- _Exercise aim_
A word-for-word repeat of the records below is what this calls for.

- _Input for this task_
[src/rtl/door_motor_arbiter.sv]
// Round-robin arbiter sharing one motor supply between two door controllers,
// with sensor-gated drive, a settle gap between grants and a travel watchdog.
module door_motor_arbiter #(
   parameter int TIMEOUT = 200,
   parameter int SETTLE  = 4
) (
   input  logic       clk,
   input  logic       r,
   input  logic [1:0] req_u,
   input  logic [1:0] req_d,
   input  logic [1:0] c,
   input  logic [1:0] o,
   input  logic [1:0] s,
   input  logic       clr,
   output logic [1:0] u,
   output logic [1:0] d,
   output logic [1:0] gnt,
   output logic [1:0] fault,
   output logic [1:0] State
);

   localparam int unsigned TW = $clog2(TIMEOUT + 1);
   localparam int unsigned SW = $clog2(SETTLE + 1);

   typedef enum logic [1:0] {
      IDLE = 2'd0,
      RUN  = 2'd1,
      SETL = 2'd2,
      RSVD = 2'd3
   } state_t;

   state_t          st_q, st_n;
   logic [1:0]      gnt_q, gnt_n;
   logic [1:0]      fault_q, fault_n;
   logic            last_q, last_n;
   logic [TW-1:0]   dcnt_q, dcnt_n;
   logic [SW-1:0]   scnt_q, scnt_n;
   logic [1:0]      vreq;
   logic            gi;
   logic            drv;
   logic            win;

   assign vreq = (req_u ^ req_d) & ~fault_q;
   assign gi   = gnt_q[1];

   // gnt is only non-zero in Run, so drive needs no extra state qualification
   assign u   = gnt_q & req_u & ~o;
   assign d   = gnt_q & req_d & ~c & ~s;
   assign drv = |(u | d);

   assign gnt   = gnt_q;
   assign fault = fault_q;
   assign State = st_q;

   always_ff @(posedge clk or posedge r) begin
      if (r) begin
         st_q    <= IDLE;
         gnt_q   <= '0;
         fault_q <= '0;
         last_q  <= 1'b1;
         dcnt_q  <= '0;
         scnt_q  <= '0;
      end else begin
         st_q    <= st_n;
         gnt_q   <= gnt_n;
         fault_q <= fault_n;
         last_q  <= last_n;
         dcnt_q  <= dcnt_n;
         scnt_q  <= scnt_n;
      end
   end

   always_comb begin
      st_n    = st_q;
      gnt_n   = gnt_q;
      last_n  = last_q;
      dcnt_n  = dcnt_q;
      scnt_n  = scnt_q;
      win     = 1'b0;
      // clear is applied first so a same-edge timeout below overrides it
      fault_n = clr ? '0 : fault_q;
      case (st_q)
         IDLE: begin
            if (|vreq) begin
               win    = (vreq == 2'b11) ? ~last_q : vreq[1];
               gnt_n  = win ? 2'b10 : 2'b01;
               last_n = win;
               st_n   = RUN;
               dcnt_n = '0;
               scnt_n = '0;
            end
         end
         RUN: begin
            if (!vreq[gi]) begin
               gnt_n  = '0;
               dcnt_n = '0;
               scnt_n = '0;
               st_n   = SETL;
            end else if (drv) begin
               if (dcnt_q == TW'(TIMEOUT - 1)) begin
                  fault_n[gi] = 1'b1;
                  gnt_n       = '0;
                  dcnt_n      = '0;
                  scnt_n      = '0;
                  st_n        = SETL;
               end else begin
                  dcnt_n = dcnt_q + 1'b1;
               end
            end
         end
         SETL: begin
            gnt_n = '0;
            if (scnt_q == SW'(SETTLE - 1)) begin
               scnt_n = '0;
               dcnt_n = '0;
               st_n   = IDLE;
            end else begin
               scnt_n = scnt_q + 1'b1;
            end
         end
         default: begin
            st_n   = IDLE;
            gnt_n  = '0;
            dcnt_n = '0;
            scnt_n = '0;
         end
      endcase
   end

endmodule
<file path="config.mk">
export PLATFORM = sky130hd
export DESIGN_NAME = alu_multicycle_flat
export DESIGN_NICKNAME = d
export VERILOG_FILES = /design/src/rtl/alu_multicycle_pkg.sv /design/src/rtl/alu_multicycle_if.sv /design/src/rtl/alu_multicycle_seq_multiplier.sv /design/src/rtl/alu_multicycle.sv /design/src/flat_wrapper.sv
export SDC_FILE = /design/constraint.sdc
export NUM_CORES = 1
export LEC_CHECK = 0
export BUFFER_PORTS_ARGS = -buffer_cell sky130_fd_sc_hd__clkbuf_2
export CORE_ASPECT_RATIO = 0.9
export CORE_MARGIN = 4
export CORE_UTILIZATION = 25
export CTS_BUF_LIST = sky130_fd_sc_hd__clkbuf_8
export CTS_CLUSTER_SIZE = 40
export DETAILED_ROUTE_END_ITERATION = 8
export SLEW_MARGIN = 20
export SYNTH_ARGS = -nofsm -noshare
export SYNTH_HDL_FRONTEND = slang
export SYNTH_HIERARCHICAL = 1
export SYNTH_SLANG_ARGS = --single-unit
</file>
<file path="constraint.sdc">
create_clock -name clk_i -period 4.9 [get_ports clk_i]
set_input_delay 0.735 -clock clk_i [delete_from_list [all_inputs] [get_ports clk_i]]
set_output_delay 0.735 -clock clk_i [all_outputs]
set_load 0.01 [all_outputs]
</file>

- _Answer to this problem_
[src/rtl/door_motor_arbiter.sv]
// Round-robin arbiter sharing one motor supply between two door controllers,
// with sensor-gated drive, a settle gap between grants and a travel watchdog.
module door_motor_arbiter #(
   parameter int TIMEOUT = 200,
   parameter int SETTLE  = 4
) (
   input  logic       clk,
   input  logic       r,
   input  logic [1:0] req_u,
   input  logic [1:0] req_d,
   input  logic [1:0] c,
   input  logic [1:0] o,
   input  logic [1:0] s,
   input  logic       clr,
   output logic [1:0] u,
   output logic [1:0] d,
   output logic [1:0] gnt,
   output logic [1:0] fault,
   output logic [1:0] State
);

   localparam int unsigned TW = $clog2(TIMEOUT + 1);
   localparam int unsigned SW = $clog2(SETTLE + 1);

   typedef enum logic [1:0] {
      IDLE = 2'd0,
      RUN  = 2'd1,
      SETL = 2'd2,
      RSVD = 2'd3
   } state_t;

   state_t          st_q, st_n;
   logic [1:0]      gnt_q, gnt_n;
   logic [1:0]      fault_q, fault_n;
   logic            last_q, last_n;
   logic [TW-1:0]   dcnt_q, dcnt_n;
   logic [SW-1:0]   scnt_q, scnt_n;
   logic [1:0]      vreq;
   logic            gi;
   logic            drv;
   logic            win;

   assign vreq = (req_u ^ req_d) & ~fault_q;
   assign gi   = gnt_q[1];

   // gnt is only non-zero in Run, so drive needs no extra state qualification
   assign u   = gnt_q & req_u & ~o;
   assign d   = gnt_q & req_d & ~c & ~s;
   assign drv = |(u | d);

   assign gnt   = gnt_q;
   assign fault = fault_q;
   assign State = st_q;

   always_ff @(posedge clk or posedge r) begin
      if (r) begin
         st_q    <= IDLE;
         gnt_q   <= '0;
         fault_q <= '0;
         last_q  <= 1'b1;
         dcnt_q  <= '0;
         scnt_q  <= '0;
      end else begin
         st_q    <= st_n;
         gnt_q   <= gnt_n;
         fault_q <= fault_n;
         last_q  <= last_n;
         dcnt_q  <= dcnt_n;
         scnt_q  <= scnt_n;
      end
   end

   always_comb begin
      st_n    = st_q;
      gnt_n   = gnt_q;
      last_n  = last_q;
      dcnt_n  = dcnt_q;
      scnt_n  = scnt_q;
      win     = 1'b0;
      // clear is applied first so a same-edge timeout below overrides it
      fault_n = clr ? '0 : fault_q;
      case (st_q)
         IDLE: begin
            if (|vreq) begin
               win    = (vreq == 2'b11) ? ~last_q : vreq[1];
               gnt_n  = win ? 2'b10 : 2'b01;
               last_n = win;
               st_n   = RUN;
               dcnt_n = '0;
               scnt_n = '0;
            end
         end
         RUN: begin
            if (!vreq[gi]) begin
               gnt_n  = '0;
               dcnt_n = '0;
               scnt_n = '0;
               st_n   = SETL;
            end else if (drv) begin
               if (dcnt_q == TW'(TIMEOUT - 1)) begin
                  fault_n[gi] = 1'b1;
                  gnt_n       = '0;
                  dcnt_n      = '0;
                  scnt_n      = '0;
                  st_n        = SETL;
               end else begin
                  dcnt_n = dcnt_q + 1'b1;
               end
            end
         end
         SETL: begin
            gnt_n = '0;
            if (scnt_q == SW'(SETTLE - 1)) begin
               scnt_n = '0;
               dcnt_n = '0;
               st_n   = IDLE;
            end else begin
               scnt_n = scnt_q + 1'b1;
            end
         end
         default: begin
            st_n   = IDLE;
            gnt_n  = '0;
            dcnt_n = '0;
            scnt_n = '0;
         end
      endcase
   end

endmodule
<file path="config.mk">
export PLATFORM = sky130hd
export DESIGN_NAME = alu_multicycle_flat
export DESIGN_NICKNAME = d
export VERILOG_FILES = /design/src/rtl/alu_multicycle_pkg.sv /design/src/rtl/alu_multicycle_if.sv /design/src/rtl/alu_multicycle_seq_multiplier.sv /design/src/rtl/alu_multicycle.sv /design/src/flat_wrapper.sv
export SDC_FILE = /design/constraint.sdc
export NUM_CORES = 1
export LEC_CHECK = 0
export BUFFER_PORTS_ARGS = -buffer_cell sky130_fd_sc_hd__clkbuf_2
export CORE_ASPECT_RATIO = 0.9
export CORE_MARGIN = 4
export CORE_UTILIZATION = 25
export CTS_BUF_LIST = sky130_fd_sc_hd__clkbuf_8
export CTS_CLUSTER_SIZE = 40
export DETAILED_ROUTE_END_ITERATION = 8
export SLEW_MARGIN = 20
export SYNTH_ARGS = -nofsm -noshare
export SYNTH_HDL_FRONTEND = slang
export SYNTH_HIERARCHICAL = 1
export SYNTH_SLANG_ARGS = --single-unit
</file>
<file path="constraint.sdc">
create_clock -name clk_i -period 4.9 [get_ports clk_i]
set_input_delay 0.735 -clock clk_i [delete_from_list [all_inputs] [get_ports clk_i]]
set_output_delay 0.735 -clock clk_i [all_outputs]
set_load 0.01 [all_outputs]
</file>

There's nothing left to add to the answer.